Accoglienza, stop a 64 posti, Coppola: “Un sistema che ignora la dignità delle persone”. Bortolotti: “Un gioco di rimpallo ipocrita tra Comune e Pat, manca umanità”

L'innalzamento di qualche grado è bastato per decidere di bloccare i posti letto in più che a Trento erano stati predisposti ad inizio anno a causa del freddo. Per la consigliera provinciale "è necessario rivedere profondamente i criteri e i parametri del piano freddo superando una logica puramente numerica legata alle soglie di temperatura e mettendo al centro la tutela delle persone"

Accoglienza, stop a 64 posti, Coppola: “Un sistema che ignora la dignità delle persone”

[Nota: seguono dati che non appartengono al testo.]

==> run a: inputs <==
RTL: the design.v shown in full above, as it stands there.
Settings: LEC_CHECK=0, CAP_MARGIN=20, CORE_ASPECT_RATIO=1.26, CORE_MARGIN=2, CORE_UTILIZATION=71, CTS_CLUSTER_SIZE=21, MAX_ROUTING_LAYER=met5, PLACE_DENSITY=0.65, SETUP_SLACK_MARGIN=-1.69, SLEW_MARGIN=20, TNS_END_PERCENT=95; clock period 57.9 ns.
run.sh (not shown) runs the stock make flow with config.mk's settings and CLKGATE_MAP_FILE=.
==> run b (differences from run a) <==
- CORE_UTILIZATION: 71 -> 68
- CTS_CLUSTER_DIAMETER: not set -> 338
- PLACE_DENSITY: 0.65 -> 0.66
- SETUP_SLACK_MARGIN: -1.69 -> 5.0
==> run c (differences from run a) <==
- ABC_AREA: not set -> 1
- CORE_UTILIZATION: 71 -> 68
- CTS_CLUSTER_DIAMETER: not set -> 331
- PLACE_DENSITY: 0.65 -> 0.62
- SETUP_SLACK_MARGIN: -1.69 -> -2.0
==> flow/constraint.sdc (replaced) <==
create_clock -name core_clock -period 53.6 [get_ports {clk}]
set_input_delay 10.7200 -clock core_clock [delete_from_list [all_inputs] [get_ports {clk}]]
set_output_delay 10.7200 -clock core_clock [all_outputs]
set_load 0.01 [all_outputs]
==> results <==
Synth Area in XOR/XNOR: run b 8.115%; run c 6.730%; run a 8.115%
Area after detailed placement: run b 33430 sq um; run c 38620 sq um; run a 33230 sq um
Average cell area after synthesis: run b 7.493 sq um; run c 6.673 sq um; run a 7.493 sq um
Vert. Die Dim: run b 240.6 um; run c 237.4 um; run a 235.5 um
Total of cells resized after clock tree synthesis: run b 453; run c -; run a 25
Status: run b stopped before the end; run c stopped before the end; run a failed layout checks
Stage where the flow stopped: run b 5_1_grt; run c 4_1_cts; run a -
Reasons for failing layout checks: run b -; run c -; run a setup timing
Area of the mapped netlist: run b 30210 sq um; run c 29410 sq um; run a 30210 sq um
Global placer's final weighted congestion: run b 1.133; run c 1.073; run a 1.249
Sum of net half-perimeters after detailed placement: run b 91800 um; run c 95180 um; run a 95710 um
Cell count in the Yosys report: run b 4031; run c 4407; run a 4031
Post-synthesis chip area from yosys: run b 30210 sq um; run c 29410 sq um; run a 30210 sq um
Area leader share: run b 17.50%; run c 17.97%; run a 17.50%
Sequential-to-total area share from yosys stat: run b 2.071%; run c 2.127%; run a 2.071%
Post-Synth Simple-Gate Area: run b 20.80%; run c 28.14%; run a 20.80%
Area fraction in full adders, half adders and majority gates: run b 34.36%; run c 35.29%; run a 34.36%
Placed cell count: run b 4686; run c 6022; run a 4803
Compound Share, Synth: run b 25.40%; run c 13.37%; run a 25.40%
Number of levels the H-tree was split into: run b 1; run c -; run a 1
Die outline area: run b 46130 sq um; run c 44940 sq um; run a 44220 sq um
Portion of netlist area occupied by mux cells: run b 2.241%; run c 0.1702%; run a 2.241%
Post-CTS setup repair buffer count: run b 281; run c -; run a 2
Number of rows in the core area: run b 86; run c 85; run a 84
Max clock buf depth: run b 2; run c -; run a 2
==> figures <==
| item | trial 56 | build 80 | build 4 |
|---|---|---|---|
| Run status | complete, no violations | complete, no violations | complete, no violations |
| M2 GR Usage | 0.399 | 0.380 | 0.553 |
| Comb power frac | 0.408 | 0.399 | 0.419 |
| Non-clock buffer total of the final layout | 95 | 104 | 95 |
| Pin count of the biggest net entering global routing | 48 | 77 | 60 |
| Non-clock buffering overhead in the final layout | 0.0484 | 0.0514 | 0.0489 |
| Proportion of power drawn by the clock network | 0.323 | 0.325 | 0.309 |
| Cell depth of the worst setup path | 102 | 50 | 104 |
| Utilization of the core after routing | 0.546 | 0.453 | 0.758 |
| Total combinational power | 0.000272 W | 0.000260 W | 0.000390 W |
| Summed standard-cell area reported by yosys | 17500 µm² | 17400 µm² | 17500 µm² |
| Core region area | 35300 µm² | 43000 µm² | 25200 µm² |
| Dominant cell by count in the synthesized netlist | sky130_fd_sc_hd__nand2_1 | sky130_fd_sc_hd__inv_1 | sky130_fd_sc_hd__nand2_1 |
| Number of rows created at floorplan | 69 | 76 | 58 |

TRENTO. “Quello che è successo mette in evidenza in modo drammatico tutte le fragilità di un sistema di accoglienza basato su logiche emergenziali e su parametri climatici rigidi, che poco hanno a che fare con le condizioni reali di chi è costretto a dormire all’aperto”. La decisione di chiudere 64 posti letto per richiedenti asili e senzatetto a causa dell'innalzamento delle temperature torna ad accendere il dibattito sull'accoglienza in Trentino.

 

Le strutture di emergenza scattano solo quando la temperatura scende sotto i –4 gradi. Ora le previsioni indicato temperature più “miti” ma comunque fredde. L'innalzamento di qualche grado è bastato per decidere di bloccare i posti letto in più che a Trento erano stati predisposti ad inizio anno. Stiamo parlando, come già detto, di 64 posti. (QUI L'ARTICOLO)

 

“Qualche grado in più sul termometro non rende improvvisamente sicura la vita per strada” ha spiegato la consigliera di Alleanza Verdi – Sinistra, Lucia Coppola. “Le notti restano fredde, il terreno è ghiacciato e le condizioni di vulnerabilità di chi non ha un tetto non cambiano da un giorno all’altro. Eppure, per effetto di questi criteri, 64 posti straordinari vengono smantellati e decine di persone tornano sotto i portici e i ponti, andando ad aggiungersi a liste d’attesa già lunghissime che riguardano sia i senza fissa dimora sia i richiedenti protezione internazionale, persone che avrebbero diritto a percorsi di accoglienza e che invece restano escluse per mancanza di posti”.

 

Questa decisione rende evidente come l’accoglienza a Trento sia ancora affrontata come un’emergenza stagionale e non come una questione strutturale. Ogni inverno si aprono e si chiudono dormitori temporanei, si chiede uno sforzo straordinario ai volontari e agli operatori, ma non si costruisce una risposta stabile e duratura. Una risposta che dovrebbe arrivare dalle istituzioni e che più volte è stata richiesta anche dalle associazioni, senza però ottenere risposta. Le soluzioni tampone finiscono per diventare le uniche.

 

“È necessario rivedere profondamente i criteri e i parametri del piano freddo – continua Coppola - superando una logica puramente numerica legata alle soglie di temperatura e mettendo al centro la tutela delle persone, la loro salute e la loro dignità. Non è accettabile che la differenza tra avere un letto o dormire all’addiaccio dipenda da un singolo grado in più o in meno”. Purtroppo sono centinaia le persone costrette a dormire all'addiaccio.

 

“Una città come Trento – conclude la Consigliera provinciale - non può rassegnarsi ad avere centinaia di persone senza tetto, tanto meno nel cuore dell’inverno. Servono misure urgenti e strutturali, un rafforzamento stabile del sistema di accoglienza e un impegno chiaro e condiviso tra gli enti preposti. Senza un cambio di passo reale, continueremo a muoverci di emergenza in emergenza, lasciando ogni anno troppe persone sole, invisibili e senza riparo.

 

Ad intervenire sulla vicenda è anche la consigliera comunale Giulia Bortolotti. “Trovo veramente ipocrita – ha spiegato a il Dolomiti – il gioco di rimpallo delle responsabilità che vediamo tra Provincia e Comune. Sui posti letto serve  un piano strutturale, perché è assurdo parlare di emergenza dal momento che sono noti i numeri di chi vive all'addiaccio e altrettanto noto è che ogni inverno arriva il gelo". 

 

"E' vergognoso – ha aggiunto – quello che sta accadendo in una città come Trento conosciuta per la sua accoglienza e a causa di una burocrazia allucinante. Sta mancando totalmente il buon senso, l'umanità”.